THE PROBLEM
Scan the records below for the line with "export IMPL_clk_insertion_delay_late_ns=0.28" and the line with "export IMPL_finalSetupViolCount=0". Repeat those two lines and every line between them exactly, and nothing else.

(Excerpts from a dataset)
**config.mk**
```make
export PLATFORM = sky130hd
export DESIGN_NAME = codec_config_sequencer_flat
export DESIGN_NICKNAME = d
export VERILOG_FILES = /design/src/rtl/codec_pkg.sv /design/src/rtl/codec_config_sequencer_if.sv /design/src/rtl/codec_init_rom.sv /design/src/rtl/codec_config_sequencer.sv /design/src/flat_wrapper.sv
export SDC_FILE = /design/constraint.sdc
export NUM_CORES = 1
export LEC_CHECK = 0
export BUFFER_PORTS_ARGS = -buffer_cell sky130_fd_sc_hd__buf_2
export CORE_ASPECT_RATIO = 2
export CORE_MARGIN = 2
export CORE_UTILIZATION = 55
export CTS_BUF_LIST = sky130_fd_sc_hd__clkbuf_16
export DETAILED_ROUTE_END_ITERATION = 10
export PLACE_DENSITY = 0.78
export REMOVE_ABC_BUFFERS = 1
export SYNTH_ARGS = -nofsm -noshare
export SYNTH_HDL_FRONTEND = slang
export SYNTH_SLANG_ARGS = --single-unit
```
**constraint.sdc**
```tcl
create_clock -name clk -period 8.2 [get_ports clk]
set_input_delay 1.23 -clock clk [delete_from_list [all_inputs] [get_ports clk]]
set_output_delay 1.23 -clock clk [all_outputs]
set_load 0.01 [all_outputs]
```
**src/rtl/codec_pkg.sv**
```systemverilog
// Shared definitions for the WM8731 bring-up slice: register addresses,
// control-word packing, sequencer states and the codec's I2C address.
package codec_pkg;

  localparam logic [6:0] CODEC_I2C_ADDR = 7'h1A;

  localparam logic [6:0] R0  = 7'd0;
  localparam logic [6:0] R1  = 7'd1;
  localparam logic [6:0] R4  = 7'd4;
  localparam logic [6:0] R5  = 7'd5;
  localparam logic [6:0] R6  = 7'd6;
  localparam logic [6:0] R7  = 7'd7;
  localparam logic [6:0] R8  = 7'd8;
  localparam logic [6:0] R9  = 7'd9;
  localparam logic [6:0] R15 = 7'd15;

  typedef logic [15:0] cfg_word_t;

  typedef enum logic [2:0] {
    IDLE       = 3'd0,
    POWER_WAIT = 3'd1,
    ISSUE      = 3'd2,
    WAIT_DONE  = 3'd3,
    GAP        = 3'd4,
    DONE       = 3'd5,
    ERROR      = 3'd6
  } seq_state_t;

  // WM8731 control words carry a 7-bit register address above 9 data bits
  function automatic cfg_word_t pack_cfg(input logic [6:0] addr, input logic [8:0] data);
    return {addr, data};
  endfunction

endpackage

```
**src/rtl/codec_config_sequencer_if.sv**
```systemverilog
// Command channel between the config sequencer and the I2C master.
interface codec_config_sequencer_if;
  logic                  cmd_valid;
  logic                  cmd_ready;
  logic [6:0]            cmd_dev_addr;
  codec_pkg::cfg_word_t  cmd_word;
  logic                  cmd_done;
  logic                  cmd_ack_err;

  modport master (
    output cmd_valid, cmd_dev_addr, cmd_word,
    input  cmd_ready, cmd_done, cmd_ack_err
  );

  modport slave (
    input  cmd_valid, cmd_dev_addr, cmd_word,
    output cmd_ready, cmd_done, cmd_ack_err
  );
endinterface

```
**src/rtl/codec_init_rom.sv**
```systemverilog
// WM8731 init table: index -> packed control word; unused indices read as zero.
module codec_init_rom
  import codec_pkg::*;
#(
  parameter int IDX_W = 4
) (
  input  logic [IDX_W-1:0] index,
  output cfg_word_t        word
);

  // Table order matters: reset first, activate last once the format is set
  always_comb begin
    word = 16'h0000;
    case (index)
      IDX_W'(0): word = pack_cfg(R15, 9'h000);
      IDX_W'(1): word = pack_cfg(R6,  9'h010);
      IDX_W'(2): word = pack_cfg(R0,  9'h017);
      IDX_W'(3): word = pack_cfg(R1,  9'h017);
      IDX_W'(4): word = pack_cfg(R4,  9'h012);
      IDX_W'(5): word = pack_cfg(R5,  9'h000);
      IDX_W'(6): word = pack_cfg(R7,  9'h04A);
      IDX_W'(7): word = pack_cfg(R8,  9'h000);
      IDX_W'(8): word = pack_cfg(R9,  9'h001);
      default:   word = 16'h0000;
    endcase
  end

endmodule

```
**src/rtl/codec_config_sequencer.sv**
```systemverilog
// Post-reset WM8731 bring-up: power-up delay, then the init table written over
// the command port with NACK retries; i2s is released once every entry is ACKed.
module codec_config_sequencer
  import codec_pkg::*;
#(
  parameter int         NUM_REGS        = 9,
  parameter int         POWER_UP_CYCLES = 50000,
  parameter int         GAP_CYCLES      = 100,
  parameter int         MAX_RETRY       = 3,
  parameter logic [6:0] DEV_ADDR        = CODEC_I2C_ADDR,
  parameter bit         AUTO_START      = 1'b1
) (
  input  logic                      clk,
  input  logic                      reset_n,
  input  logic                      i_start,
  codec_config_sequencer_if.master  cmd,
  output logic                      o_busy,
  output logic                      o_done,
  output logic                      o_error,
  output logic [3:0]                o_err_index,
  output logic                      o_i2s_enable
);

  localparam int IDX_W   = $clog2(NUM_REGS + 1);
  localparam int DLY_MAX = (POWER_UP_CYCLES > GAP_CYCLES) ? POWER_UP_CYCLES : GAP_CYCLES;
  localparam int DLY_W   = (DLY_MAX > 1) ? $clog2(DLY_MAX + 1) : 1;
  localparam int RETRY_W = (MAX_RETRY > 0) ? $clog2(MAX_RETRY + 1) : 1;

  localparam logic [DLY_W-1:0]   PU_LAST   = DLY_W'(POWER_UP_CYCLES - 1);
  localparam logic [DLY_W-1:0]   GAP_LAST  = DLY_W'(GAP_CYCLES - 1);
  localparam logic [IDX_W-1:0]   IDX_LAST  = IDX_W'(NUM_REGS - 1);
  localparam logic [RETRY_W-1:0] RETRY_MAX = RETRY_W'(MAX_RETRY);

  seq_state_t         state_r, state_s;
  logic [IDX_W-1:0]   index_r, index_s;
  logic [RETRY_W-1:0] retry_r, retry_s;
  logic [DLY_W-1:0]   dly_r, dly_s;
  cfg_word_t          rom_word_s;

  logic       cmd_valid_r;
  cfg_word_t  cmd_word_r;
  logic       busy_r;
  logic       done_r;
  logic       error_r;
  logic [3:0] err_index_r;

  // Lookup on the next index so the word register lines up with ISSUE entry
  codec_init_rom #(.IDX_W(IDX_W)) u_rom (
    .index (index_s),
    .word  (rom_word_s)
  );

  // Next-state, counter and index logic
  always_comb begin
    state_s = state_r;
    index_s = index_r;
    retry_s = retry_r;
    dly_s   = dly_r;
    case (state_r)
      IDLE: begin
        if (AUTO_START || i_start) begin
          state_s = POWER_WAIT;
          dly_s   = '0;
        end else begin
          state_s = IDLE;
        end
      end
      POWER_WAIT: begin
        if (dly_r == PU_LAST) begin
          state_s = ISSUE;
          index_s = '0;
          retry_s = '0;
          dly_s   = '0;
        end else begin
          dly_s = dly_r + DLY_W'(1);
        end
      end
      ISSUE: begin
        if (cmd.cmd_ready) begin
          state_s = WAIT_DONE;
        end else begin
          state_s = ISSUE;
        end
      end
      WAIT_DONE: begin
        if (!cmd.cmd_done) begin
          state_s = WAIT_DONE;
        end else if (!cmd.cmd_ack_err) begin
          retry_s = '0;
          index_s = index_r + IDX_W'(1);
          dly_s   = '0;
          state_s = (index_r == IDX_LAST) ? DONE : GAP;
        end else if (retry_r < RETRY_MAX) begin
          retry_s = retry_r + RETRY_W'(1);
          dly_s   = '0;
          state_s = GAP;
        end else begin
          state_s = ERROR;
        end
      end
      GAP: begin
        if (dly_r == GAP_LAST) begin
          state_s = ISSUE;
          dly_s   = '0;
        end else begin
          dly_s = dly_r + DLY_W'(1);
        end
      end
      DONE, ERROR: begin
        // Codec is already powered, so a restart skips the power-up wait
        if (i_start) begin
          state_s = ISSUE;
          index_s = '0;
          retry_s = '0;
        end else begin
          state_s = state_r;
        end
      end
      default: begin
        state_s = IDLE;
      end
    endcase
  end

  // State, counters and registered outputs, all derived from the next state
  always_ff @(posedge clk or negedge reset_n) begin
    if (!reset_n) begin
      state_r     <= IDLE;
      index_r     <= '0;
      retry_r     <= '0;
      dly_r       <= '0;
      cmd_valid_r <= 1'b0;
      cmd_word_r  <= 16'h0000;
      busy_r      <= 1'b0;
      done_r      <= 1'b0;
      error_r     <= 1'b0;
      err_index_r <= 4'd0;
    end else begin
      state_r     <= state_s;
      index_r     <= index_s;
      retry_r     <= retry_s;
      dly_r       <= dly_s;
      cmd_valid_r <= (state_s == ISSUE);
      if (state_s == ISSUE) begin
        cmd_word_r <= rom_word_s;
      end
      busy_r      <= !(state_s inside {IDLE, DONE, ERROR});
      done_r      <= (state_s == DONE);
      error_r     <= (state_s == ERROR);
      err_index_r <= (state_s == ERROR) ? 4'(index_s) : 4'd0;
    end
  end

  assign cmd.cmd_valid    = cmd_valid_r;
  assign cmd.cmd_word     = cmd_word_r;
  assign cmd.cmd_dev_addr = DEV_ADDR;
  assign o_busy           = busy_r;
  assign o_done           = done_r;
  assign o_error          = error_r;
  assign o_err_index      = err_index_r;
  assign o_i2s_enable     = done_r;

endmodule

```
**src/flat_wrapper.sv**
```systemverilog
// flat-port wrapper written by rule: the top's interface ports become plain ports
module codec_config_sequencer_flat import codec_pkg::*;
#(
  parameter int         NUM_REGS        = 9,
  parameter int         POWER_UP_CYCLES = 50000,
  parameter int         GAP_CYCLES      = 100,
  parameter int         MAX_RETRY       = 3,
  parameter logic [6:0] DEV_ADDR        = CODEC_I2C_ADDR,
  parameter bit         AUTO_START      = 1'b1
)
  (clk, reset_n, i_start, o_busy, o_done, o_error, o_err_index, o_i2s_enable, cmd_cmd_valid, cmd_cmd_dev_addr, cmd_cmd_word, cmd_cmd_ready, cmd_cmd_done, cmd_cmd_ack_err);
  codec_config_sequencer_if cmd_i ();
  input  logic clk;
  input  logic reset_n;
  input  logic i_start;
  output logic o_busy;
  output logic o_done;
  output logic o_error;
  output logic [3:0] o_err_index;
  output logic o_i2s_enable;
  output wire logic [$bits(cmd_i.cmd_valid)-1:0] cmd_cmd_valid;
  output wire logic [$bits(cmd_i.cmd_dev_addr)-1:0] cmd_cmd_dev_addr;
  output wire logic [$bits(cmd_i.cmd_word)-1:0] cmd_cmd_word;
  input wire logic [$bits(cmd_i.cmd_ready)-1:0] cmd_cmd_ready;
  input wire logic [$bits(cmd_i.cmd_done)-1:0] cmd_cmd_done;
  input wire logic [$bits(cmd_i.cmd_ack_err)-1:0] cmd_cmd_ack_err;
  assign cmd_cmd_valid = cmd_i.cmd_valid;
  assign cmd_cmd_dev_addr = cmd_i.cmd_dev_addr;
  assign cmd_cmd_word = cmd_i.cmd_word;
  assign cmd_i.cmd_ready = cmd_cmd_ready;
  assign cmd_i.cmd_done = cmd_cmd_done;
  assign cmd_i.cmd_ack_err = cmd_cmd_ack_err;
  codec_config_sequencer #(.NUM_REGS(NUM_REGS), .POWER_UP_CYCLES(POWER_UP_CYCLES), .GAP_CYCLES(GAP_CYCLES), .MAX_RETRY(MAX_RETRY), .DEV_ADDR(DEV_ADDR), .AUTO_START(AUTO_START)) u_core (.clk(clk), .reset_n(reset_n), .i_start(i_start), .cmd(cmd_i), .o_busy(o_busy), .o_done(o_done), .o_error(o_error), .o_err_index(o_err_index), .o_i2s_enable(o_i2s_enable));
endmodule
```
Word level (Yosys, flattened, before mapping). Memory sizes are Yosys's and may differ from the RTL's. A register that Yosys moved wholly into a read port is not among the register bits. Index checks and enable logic that the tools add are counted.

Memory bits (read-only): 160. Output and inout bits: 32. Flip-flop bits (word level): 49. Input bits: 6. Memories: 1.

Memories: (name not given) (words 16, width 10, rd ports 1, clocked after memory_dff 1, write ports 0, RTL line codec_init_rom.sv:14) `case (index)`.

Reductions and logical operators: 10. Order comparisons: 1. Multiplexer cells: 27. Equal/unequal tests: 16. $add $sub $neg: 3.

Operator list (number): $mux W16 (5); $pmux W16 S4 (1); $mux W4 (5); $pmux W3 S6 (1); $add A16 B1 Y16 const B (1); $eq A16 B16 Y1 const B (1); $eq A16 B7 Y1 const B (1); $eq A3 B3 Y1 const B (5); $mux W3 (5); $mux W2 (6); $pmux W4 S3 (1); $eq A3 B2 Y1 const B (3); $logic_not A3 Y1 (2); $pmux W2 S3 (1); $reduce_bool A3 Y1 (2); $reduce_and A5 Y1 (1); $add A4 B1 Y4 const B (1); $eq A4 B4 Y1 const B (1); $ne A2 B2 Y1 const B (2); $reduce_bool A4 Y1 (1); $eq A3 B1 Y1 const B (1); $ne A3 B2 Y1 const B (1); $reduce_and A3 Y1 (1); $add A2 B1 Y2 const B (1); other kinds (5) (7).

Longest topological paths before layout.
Depth after elaboration: 8. Mapped depth: 11. Depth with buffers taken out: 10.

By module. Synthesis repeated with hierarchy kept, for this count alone.

Cells, all modules: 266. Area total of the unflattened synthesis: 2743.9 sq um.

By module, submodules not included: codec_config_sequencer (cells an instance 228, instances 1, seq. area each 1226.2 sq um, area an instance 2472.4 sq um); codec_init_rom (cells an instance 38, instances 1, seq. area each 0.0 sq um, area an instance 271.5 sq um).

Least setup slack after synthesis. No wires, ideal clock.

Path type: input -> register. From: input cmd_cmd_done. To: register u_core.cmd_word_r[12] (netlist: u_core.cmd.cmd_word[12]). Library setup time: 0.128 ns. Arrival: 2.725 ns. Slack: 5.348 ns. Stages on the path: 9. Path buffers: 0. Cells stage by stage: nor2b_1 a211oi_1 a221oi_1 and2_1 inv_2 ha_1 o2111ai_1 o21ai_0 mux2_1.

Elaborated cells on any way between the ends: 5.

RTL lines: start, declared (RTL line flat_wrapper.sv:25) `input wire logic [$bits(cmd_i.cmd_done)-1:0] cmd_cmd_done;`; $mux W4 (RTL line codec_config_sequencer.sv:86) `if (!cmd.cmd_done) begin`; $pmux W4 S3 (RTL line codec_config_sequencer.sv:59) `case (state_r)`; named net u_core.index_s[1] (RTL line codec_config_sequencer.sv:35) `logic [IDX_W-1:0] index_r, index_s;`; end, declared (RTL line codec_config_sequencer.sv:41) `cfg_word_t cmd_word_r;`.

The timed path passes the listed nets, and every way through them passes these cells. A chain may end at the register's enable or synchronous reset.

Worst setup path in the final report.
From: register u_core.dly_r[11]. To: register u_core.cmd_word_r[12] (netlist: u_core.cmd.cmd_word[12]).

Elaborated cells on any way between the ends: 8.

RTL lines: start, declared (RTL line codec_config_sequencer.sv:37) `logic [DLY_W-1:0] dly_r, dly_s;`; start signal, assigned (RTL line codec_config_sequencer.sv:142) `dly_r <= dly_s;`; $eq A16 B16 Y1 (RTL line codec_config_sequencer.sv:69) `if (dly_r == PU_LAST) begin`; $mux W4 (RTL line codec_config_sequencer.sv:69); $pmux W4 S3 (RTL line codec_config_sequencer.sv:59); named net u_core.index_s[0] (RTL line codec_config_sequencer.sv:35).

The timed path passes the listed nets, and every way through them passes these cells.

==> results.sh <==
export IMPL_chipWidth_um=53.0
export IMPL_tightest_slew_ns=0.965
export IMPL_ys_top_cells_by_area="dfrtp_1 (40%), o21ai_0 (4.4%), buf_4 (4.3%)"
export IMPL_yosysTopAreaCellShare=0.398
export IMPL_final_cells=361
export IMPL_root_buffer="clkbuf_16"
export IMPL_core_area_um2=4600
export IMPL_maxSlewHeadroom=0.357
export IMPL_gp_congestion=0.889
export IMPL_clk_insertion_delay_late_ns=0.28
export IMPL_critPathKind="reg2reg"
export IMPL_cts_buffer_depth=2
export IMPL_vias=2268
export IMPL_cp_arrival_ns=3.26
export IMPL_dieArea_um2=5400
export IMPL_fin_area_um2=2840
export IMPL_drt_total_wl_um=6170
export IMPL_finalSetupViolCount=0
export IMPL_avgSynthCellArea_um2=9.06
export IMPL_initial_utilization=0.574
export IMPL_cp_end_kind="register"
export IMPL_vias_per_cell=6.28
export IMPL_grt_max_degree=43
export IMPL_finalHoldViolations=0
export IMPL_slew_viol_final=0
export IMPL_cts_sinks=42
export IMPL_route_detailed_drc=0
export IMPL_drtAntennaViolNets=0
export IMPL_fp_dieH_um=102
export IMPL_seq_area_um2=1050
export IMPL_synth_edff_count=0
export IMPL_fmax_mhz=323
export IMPL_cts_tree="done"
export IMPL_placed_cells=354
export IMPL_ys_seq_area_frac=0.398
export IMPL_whs_ns=0.486
export IMPL_place_ws_ns=4.92
export IMPL_rows=35
export IMPL_synth_ff_type="dfrtp_1"
export IMPL_ys_ff_latch=42
export IMPL_multiInputGateArea_um2=1410
export IMPL_yosysTopAreaCell="dfrtp_1"
export IMPL_postCtsSetupBuffers=0
export IMPL_grt_usage=0.251
export IMPL_drive_gt1_frac=0.154
export IMPL_place_hpwl_um=4530
export IMPL_max_cap_violations=0
export IMPL_drt_iter0_drc=68
export IMPL_finalSetupTns_ns=0
export IMPL_outcome="finished clean"
export IMPL_ir_drop_v=0.000214
export IMPL_finalClockSkew_ns=0.00466
export IMPL_fill_cells=419
export IMPL_timing_final_crit_share=0.378
export IMPL_final_util=0.619
export IMPL_crit_fanout=6
export IMPL_final_nets=320
export IMPL_numCtsBuffers=5
export IMPL_firstDrtPassIters=4
export IMPL_setup_slack_ns=5.10
export IMPL_synth_cells=291
export IMPL_cts_resized_gates=0
export IMPL_grt_pass1_wl_um=10200
export IMPL_area_growth_pct=7.83
export IMPL_clk_pin_slew_ns=0.06
export IMPL_hold_class="reg2reg"
export IMPL_power_leakage_nw=1.28
export IMPL_place_area_um2=2710
export IMPL_worstSetupStartpointType="register"
export IMPL_h_tree_depth=2
export IMPL_yosys_warnings=0
export IMPL_finalCriticalPeriod_ns=3.10
export IMPL_antenna_found_initial=0
export IMPL_insertedDiodeCount=0
export IMPL_power_density_nw_per_um2=379
export IMPL_syn_area_um2=2640
export IMPL_grt_pass1_vias=2153
export IMPL_yosysUniqueCellTypes=63
export IMPL_cts_hold_buf=0
export IMPL_p_total_mw=1.08
export IMPL_async_flop_share=1.00
export IMPL_wl_per_cell_um=17.1
export IMPL_crit_required_ns=8.36
export IMPL_rsz0062_at_grt="no"
export IMPL_ios=38
export IMPL_grt_overflow_total=0
export IMPL_numPortBuffers=24
flip-flops by register name, indices dropped and copies added (netlist names):
register and flops:
u_core.index_r 4, u_core.state_r 3, u_core.cmd.cmd_word 9, u_core.retry_r 2, u_core.o_err_index 4, u_core.cmd.cmd_valid 1, u_core.dly_r 16, u_core.o_error 1
u_core.o_busy 1, u_core.o_done 1
final cells by class:
| cell class | count | area share |
|---|---|---|
| multi-input cells | 217 | 0.495 |
| flip-flops and latches | 42 | 0.370 |
| clock buffers | 5 | 0.0440 |
| repair buffers | 24 | 0.0422 |
| well taps | 55 | 0.0242 |
| inverters | 16 | 0.0211 |
| clock inverters | 2 | 0.00352 |
logic make-up after synthesis:
logic type      count (synthesis)  share of synthesized area
other cells                     2                    0.00285
fa+ha+maj                       8                     0.0380
simple gates                  109                      0.240
xor+xnor                        6                     0.0199
compound gates                 75                      0.194
buf+inv                        43                     0.0830
flops                          42                      0.398
mux                             6                     0.0242
worst max-delay path, cell delays in order (launching register included):
cell and delay [ns]:
dfrtp_1 0.41, or4_4 0.58, or4_1 0.63, o21ai_0 0.18, o2bb2ai_1 0.29, inv_1 0.15
ha_1 0.25, o2111ai_1 0.10, o21ai_0 0.10, mux2_1 0.29
power by group:
part	internal [mW]	total, mW	switching [mW]
Clock	0.110	0.185	0.0756
Combinational	0.217	0.554	0.337
Sequential	0.264	0.340	0.0759
Yosys cell counts (3+ instances only):
cell type	n
o211ai_1	3
nand3_1	11
inv_1	15
nand4_1	8
a21oi_1	12
nor2b_1	5
xor2_1	3
o2bb2ai_1	7
buf_4	15
nand2_1	17
mux2i_1	3
dfrtp_1	42
o21ai_0	23
or2_2	3
clkbuf_1	11
ha_1	8
xnor2_1	3
nor4_1	4
nor3_1	11
and2_1	3
o2111ai_1	3
nor2_1	15
nand4b_1	3
o21ai_1	3
nand2b_1	4
or3_1	5
and3_1	5
routing by layer:
| metal | routed length, µm | track usage |
|---|---|---|
| met5 | 0 | 0 |
| met4 | 157 | 0.142 |
| met3 | 217 | 0.0336 |
| met2 | 3460 | 0.439 |
| met1 | 2330 | 0.281 |
path summary, 6_finish.rpt:
check                           slack (ns)              startpoint  cells after the start                 endpoint
worst max-delay path                  5.10        u_core.dly_r[11]                      9  u_core.cmd.cmd_word[12]
max in group asynchronous             6.50                 reset_n                      1          u_core.dly_r[8]
worst min register to register        0.49  u_core.cmd.cmd_word[1]                      1   u_core.cmd.cmd_word[1]
worst max register to register        5.10        u_core.dly_r[11]                      9  u_core.cmd.cmd_word[12]
worst min-delay path                  0.49  u_core.cmd.cmd_word[1]                      1   u_core.cmd.cmd_word[1]
min in group asynchronous             1.09                 reset_n                      1            u_core.o_busy
cell usage in the layout (no fill, tap or decap), types with 4 or more instances in the layout:
master     synthesis  final
dfrtp_1           42     42
buf_2              1     24
o21ai_0           23     23
nand2_1           17     17
inv_1             15     15
nor2_1            15     15
conb_1             2     13
a21oi_1           12     12
nand3_1           11     11
nor3_1            11     11
nand4_1            8      8
ha_1               8      8
o2bb2ai_1          7      7
nor2b_1            5      5
and3_1             5      5
or3_1              5      5
clkbuf_16          0      5
nand2b_1           4      4
nor4_1             4      4
Power figures use the tool's default switching activity.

ANSWER TO THIS PROBLEM
export IMPL_clk_insertion_delay_late_ns=0.28
export IMPL_critPathKind="reg2reg"
export IMPL_cts_buffer_depth=2
export IMPL_vias=2268
export IMPL_cp_arrival_ns=3.26
export IMPL_dieArea_um2=5400
export IMPL_fin_area_um2=2840
export IMPL_drt_total_wl_um=6170
export IMPL_finalSetupViolCount=0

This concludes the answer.